I read John Mauldin’s weekly essay, “Thoughts from the Frontline,” because it’s always interesting and sometimes brilliant.
“Fingers of Instability,” written in 2006, was brilliantly prescient and should be re-read today along with later essays based on the same concept.
https://www.mauldineconomics.com/frontlinethoughts/fingers-o…
https://www.mauldineconomics.com/frontlinethoughts/amp/the-f…
https://www.mauldineconomics.com/frontlinethoughts/another-f…
Today’s “Thought from the Frontline” was unusually valuable.
https://www.mauldineconomics.com/frontlinethoughts/gradually…
Mauldin discusses inflation in the context of the change in the way the Bureau of Labor Statistics calculates housing costs. The 1983 introduction of “Owner’s Equivalent Rent” instead of actual home prices or mortgage payments makes inflation before and after 1983 not directly comparable.
A group including Larry Summers has recalculated CPI so they are comparable.
https://www.nber.org/papers/w30116
Mauldin shows charts from this paper.
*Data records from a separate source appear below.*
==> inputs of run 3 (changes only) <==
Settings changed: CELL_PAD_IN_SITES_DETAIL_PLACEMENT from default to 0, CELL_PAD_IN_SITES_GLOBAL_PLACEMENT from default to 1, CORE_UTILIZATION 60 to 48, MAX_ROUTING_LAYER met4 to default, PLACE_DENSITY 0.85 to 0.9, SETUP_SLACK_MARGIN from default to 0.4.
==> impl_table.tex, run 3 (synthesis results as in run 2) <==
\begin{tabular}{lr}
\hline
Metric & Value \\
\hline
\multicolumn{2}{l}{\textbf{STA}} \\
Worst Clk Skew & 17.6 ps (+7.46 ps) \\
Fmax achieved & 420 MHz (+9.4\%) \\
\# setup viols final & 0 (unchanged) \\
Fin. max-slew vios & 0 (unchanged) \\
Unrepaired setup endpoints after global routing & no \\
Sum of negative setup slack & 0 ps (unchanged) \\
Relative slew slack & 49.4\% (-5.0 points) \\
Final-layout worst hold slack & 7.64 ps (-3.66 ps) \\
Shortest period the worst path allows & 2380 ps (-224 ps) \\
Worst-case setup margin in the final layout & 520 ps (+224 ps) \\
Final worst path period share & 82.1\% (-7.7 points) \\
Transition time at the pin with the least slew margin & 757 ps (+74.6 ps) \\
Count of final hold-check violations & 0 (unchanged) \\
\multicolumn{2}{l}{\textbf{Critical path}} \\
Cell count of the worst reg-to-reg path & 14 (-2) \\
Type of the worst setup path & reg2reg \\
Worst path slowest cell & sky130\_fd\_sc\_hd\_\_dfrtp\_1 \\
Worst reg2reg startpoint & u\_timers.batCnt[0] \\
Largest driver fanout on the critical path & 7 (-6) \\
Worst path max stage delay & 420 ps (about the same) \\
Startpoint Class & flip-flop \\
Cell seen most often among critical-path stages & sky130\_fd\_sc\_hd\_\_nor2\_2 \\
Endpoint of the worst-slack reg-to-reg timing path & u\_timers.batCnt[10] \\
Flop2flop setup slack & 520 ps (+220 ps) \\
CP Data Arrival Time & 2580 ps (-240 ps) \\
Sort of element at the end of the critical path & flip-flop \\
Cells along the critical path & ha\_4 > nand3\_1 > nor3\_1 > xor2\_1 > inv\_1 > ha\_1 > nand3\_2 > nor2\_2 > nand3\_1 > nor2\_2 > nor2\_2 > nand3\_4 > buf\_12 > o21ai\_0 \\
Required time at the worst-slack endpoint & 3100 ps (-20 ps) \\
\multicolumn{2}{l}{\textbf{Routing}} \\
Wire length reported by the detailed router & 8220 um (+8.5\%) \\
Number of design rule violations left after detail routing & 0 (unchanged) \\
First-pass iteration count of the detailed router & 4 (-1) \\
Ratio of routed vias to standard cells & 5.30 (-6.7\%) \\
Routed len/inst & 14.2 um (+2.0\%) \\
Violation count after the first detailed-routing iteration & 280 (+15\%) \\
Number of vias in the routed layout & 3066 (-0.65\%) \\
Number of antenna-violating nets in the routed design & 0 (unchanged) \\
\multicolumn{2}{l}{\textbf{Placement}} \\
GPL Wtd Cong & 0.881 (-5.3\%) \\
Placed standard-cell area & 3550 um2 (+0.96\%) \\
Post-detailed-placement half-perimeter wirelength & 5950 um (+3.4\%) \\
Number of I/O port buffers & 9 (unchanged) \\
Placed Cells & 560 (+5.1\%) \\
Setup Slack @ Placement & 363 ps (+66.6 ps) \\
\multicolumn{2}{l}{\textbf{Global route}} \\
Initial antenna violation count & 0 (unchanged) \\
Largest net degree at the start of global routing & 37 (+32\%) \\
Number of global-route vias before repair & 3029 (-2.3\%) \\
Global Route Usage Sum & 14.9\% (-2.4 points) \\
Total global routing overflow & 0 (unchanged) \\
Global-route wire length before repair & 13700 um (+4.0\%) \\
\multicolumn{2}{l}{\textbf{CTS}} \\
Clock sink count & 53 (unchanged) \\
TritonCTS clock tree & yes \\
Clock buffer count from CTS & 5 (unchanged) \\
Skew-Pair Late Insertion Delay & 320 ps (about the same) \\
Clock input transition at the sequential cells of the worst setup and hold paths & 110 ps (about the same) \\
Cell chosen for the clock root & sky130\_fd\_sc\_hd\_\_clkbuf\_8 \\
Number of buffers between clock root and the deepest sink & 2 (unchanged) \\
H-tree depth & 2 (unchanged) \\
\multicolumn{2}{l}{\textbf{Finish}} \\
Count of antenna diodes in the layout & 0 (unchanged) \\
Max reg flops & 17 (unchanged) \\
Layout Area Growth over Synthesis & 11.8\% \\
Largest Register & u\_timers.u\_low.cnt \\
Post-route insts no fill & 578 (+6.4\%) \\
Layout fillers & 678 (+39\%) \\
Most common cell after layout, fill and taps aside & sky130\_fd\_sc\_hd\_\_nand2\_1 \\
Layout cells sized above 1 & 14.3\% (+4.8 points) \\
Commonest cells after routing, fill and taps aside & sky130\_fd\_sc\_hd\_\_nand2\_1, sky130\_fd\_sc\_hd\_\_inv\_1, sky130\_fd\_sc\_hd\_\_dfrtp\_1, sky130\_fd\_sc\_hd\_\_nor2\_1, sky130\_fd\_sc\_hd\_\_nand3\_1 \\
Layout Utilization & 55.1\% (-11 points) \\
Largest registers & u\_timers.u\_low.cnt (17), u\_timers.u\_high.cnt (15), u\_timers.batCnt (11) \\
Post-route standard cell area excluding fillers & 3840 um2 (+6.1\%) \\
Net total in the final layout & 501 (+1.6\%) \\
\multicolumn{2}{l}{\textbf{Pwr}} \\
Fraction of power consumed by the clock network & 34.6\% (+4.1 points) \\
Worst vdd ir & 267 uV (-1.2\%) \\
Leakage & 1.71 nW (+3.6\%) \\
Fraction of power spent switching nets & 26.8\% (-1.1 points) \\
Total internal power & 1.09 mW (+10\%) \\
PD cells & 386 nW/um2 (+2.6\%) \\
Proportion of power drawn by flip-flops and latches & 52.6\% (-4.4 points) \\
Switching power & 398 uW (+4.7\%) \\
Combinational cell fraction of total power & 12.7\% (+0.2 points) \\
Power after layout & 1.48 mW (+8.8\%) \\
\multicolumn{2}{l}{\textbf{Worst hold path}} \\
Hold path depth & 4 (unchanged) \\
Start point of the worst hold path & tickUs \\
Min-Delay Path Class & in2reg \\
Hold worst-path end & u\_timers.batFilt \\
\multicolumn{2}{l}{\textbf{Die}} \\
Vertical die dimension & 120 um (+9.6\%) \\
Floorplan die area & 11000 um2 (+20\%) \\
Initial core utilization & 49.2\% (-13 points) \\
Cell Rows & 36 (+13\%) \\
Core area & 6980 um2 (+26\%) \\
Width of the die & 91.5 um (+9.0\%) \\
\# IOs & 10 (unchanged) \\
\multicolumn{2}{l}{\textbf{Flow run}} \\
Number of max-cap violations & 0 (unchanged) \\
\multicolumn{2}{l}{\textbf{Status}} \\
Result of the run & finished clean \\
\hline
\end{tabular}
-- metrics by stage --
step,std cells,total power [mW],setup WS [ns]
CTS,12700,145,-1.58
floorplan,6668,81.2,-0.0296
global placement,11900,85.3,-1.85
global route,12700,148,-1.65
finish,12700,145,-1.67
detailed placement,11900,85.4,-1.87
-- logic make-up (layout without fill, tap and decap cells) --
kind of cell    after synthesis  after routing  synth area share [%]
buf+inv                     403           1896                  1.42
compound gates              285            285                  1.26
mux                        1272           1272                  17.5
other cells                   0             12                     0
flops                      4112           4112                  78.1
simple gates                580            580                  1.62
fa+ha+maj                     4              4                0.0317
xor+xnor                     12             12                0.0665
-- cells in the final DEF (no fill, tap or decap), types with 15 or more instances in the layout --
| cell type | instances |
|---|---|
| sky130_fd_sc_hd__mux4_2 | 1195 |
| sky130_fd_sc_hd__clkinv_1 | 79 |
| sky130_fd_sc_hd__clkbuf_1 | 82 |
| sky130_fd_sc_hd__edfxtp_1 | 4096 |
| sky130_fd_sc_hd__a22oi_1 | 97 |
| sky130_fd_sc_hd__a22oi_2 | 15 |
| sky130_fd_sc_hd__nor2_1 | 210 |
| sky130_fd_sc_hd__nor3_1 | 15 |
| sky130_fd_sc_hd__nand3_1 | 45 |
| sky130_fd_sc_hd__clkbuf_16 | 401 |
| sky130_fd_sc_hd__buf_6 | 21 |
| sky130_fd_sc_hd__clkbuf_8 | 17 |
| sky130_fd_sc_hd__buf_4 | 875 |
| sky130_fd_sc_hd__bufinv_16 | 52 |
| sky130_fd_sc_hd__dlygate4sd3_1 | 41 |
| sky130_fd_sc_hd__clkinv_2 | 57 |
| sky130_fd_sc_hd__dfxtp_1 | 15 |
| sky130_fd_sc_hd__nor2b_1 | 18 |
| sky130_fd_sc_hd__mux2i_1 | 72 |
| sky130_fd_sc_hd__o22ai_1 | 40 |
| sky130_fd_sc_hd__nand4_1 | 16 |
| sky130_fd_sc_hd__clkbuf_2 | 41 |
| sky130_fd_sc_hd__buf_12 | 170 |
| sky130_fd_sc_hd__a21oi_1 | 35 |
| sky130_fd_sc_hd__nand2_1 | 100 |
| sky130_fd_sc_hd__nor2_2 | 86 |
File: src/rtl/tbl_xlate_pkg.sv
package tbl_xlate_pkg;
  localparam int PAGE_SH = 12;
  localparam int TBL_SH  = 20;
  localparam int IDX_W   = TBL_SH - PAGE_SH;
  localparam int SLOT_W  = PAGE_SH - 3;
  localparam logic [SLOT_W-1:0] SLOT_PREV = SLOT_W'(510);
  localparam logic [SLOT_W-1:0] SLOT_NEXT = SLOT_W'(511);

  typedef enum logic [1:0] {ST_IDLE, ST_FETCH, ST_RESP} walk_st_e;
endpackage

File: src/rtl/tbl_xlate_ent.sv
module tbl_xlate_ent
  import tbl_xlate_pkg::*;
#(
  parameter int AW = 40
) (
  input  logic [63:0]         ent_i,
  output logic [AW-PAGE_SH-1:0] pg_o,
  output logic                v_o
);
  // bits 11..1 are reserved and dropped here
  assign pg_o = ent_i[AW-1:PAGE_SH];
  assign v_o  = ent_i[0];
endmodule

File: src/rtl/tbl_xlate_cfg.sv
module tbl_xlate_cfg
  import tbl_xlate_pkg::*;
#(
  parameter int AW = 40
) (
  input  logic                  clk_i,
  input  logic                  rst_ni,
  input  logic                  ctrl_we_i,
  input  logic                  ctrl_en_i,
  input  logic                  ctrl_xlate_i,
  input  logic                  tbase_we_i,
  input  logic [AW-1:0]         tbase_i,
  input  logic                  ibase_we_i,
  input  logic [AW-1:0]         ibase_i,
  input  logic                  idle_i,
  output logic                  en_o,
  output logic                  xlate_o,
  output logic                  load_o,
  output logic [AW-PAGE_SH-1:0] tbase_pg_o,
  output logic [AW-TBL_SH-1:0]  ibase_hi_o
);
  logic en_q, xlate_q;
  logic [AW-PAGE_SH-1:0] tbase_q;
  logic [AW-TBL_SH-1:0]  ibase_q;

  // enabling only from a fully drained, disabled state
  assign load_o = ctrl_we_i && ctrl_en_i && !en_q && idle_i;

  always_ff @(posedge clk_i or negedge rst_ni) begin
    if (!rst_ni) begin
      en_q    <= 1'b0;
      xlate_q <= 1'b0;
      tbase_q <= '0;
      ibase_q <= '0;
    end else begin
      if (load_o) begin
        en_q    <= 1'b1;
        xlate_q <= ctrl_xlate_i;
      end else if (ctrl_we_i && !ctrl_en_i) begin
        en_q <= 1'b0;
      end
      if (tbase_we_i && !en_q) tbase_q <= tbase_i[AW-1:PAGE_SH];
      if (ibase_we_i && !en_q) ibase_q <= ibase_i[AW-1:TBL_SH];
    end
  end

  assign en_o       = en_q;
  assign xlate_o    = xlate_q;
  assign tbase_pg_o = tbase_q;
  assign ibase_hi_o = ibase_q;
endmodule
Maudin also quotes Fed Chair Arthur Burns (who presided over high inflation) in September 1979. He had left the Fed 18 months earlier.
**“American policymakers tend to see merit in a gradualist approach because it promises a return to general price stability—perhaps with a delay of five or more years but without requiring significant sacrifices on the part of workers or their employers. But the very caution that leads politically to a policy of gradualism may well lead also to its premature suspension or abandonment in actual practice.**
**“Economic life is subject to all sorts of surprises and disturbances — business recessions, labor unrest, foreign troubles, monopolistic shocks, elections, and governmental upsets. One or another such development, especially a business recession, could readily overwhelm and topple a gradualist timetable for curbing inflation. That has happened in the past and it may happen again.”**
[end quote]
Maudin shows how Paul Volcker raised the fed funds rate extremely rapidly. The Volcker Fed had multiple hikes of 100 bps or more, causing the 1980 recession. Then they took fed funds 1,000 points higher in the second half of 1980. This make Jerome Powell’s 75 bps increase look puny and gradual by comparison.
Yesterday, I posted a Fed model showing a gradual increase of fed funds rate going into 2023, with a reduction of inflation and a very mild recession. The Fed appears to believe that it can pull this off.
Is the Fed right? Or are they fooling themselves with the same optimism that led them to believe that inflation was “transitory”?
As consumers and investors, we have a deep interest in this critical time of trend change. METARs who work may lose their jobs in a recession (along with many others). All of us will face higher prices if inflation remains high. (Which I think it will.) All of us will face loss of asset values as the Fed raises the fed funds and longer-duration rates.
Fed Chairman Jerome Powell caved in 2018 when the Fed raised rates and the markets had a hissy fit. Will he cave in 2022-2023 when the asset markets tank and the expected recession turns out to be unexpectedly deep?
If he caves, we will have stagflation. If he doesn’t cave, we may get a deep recession.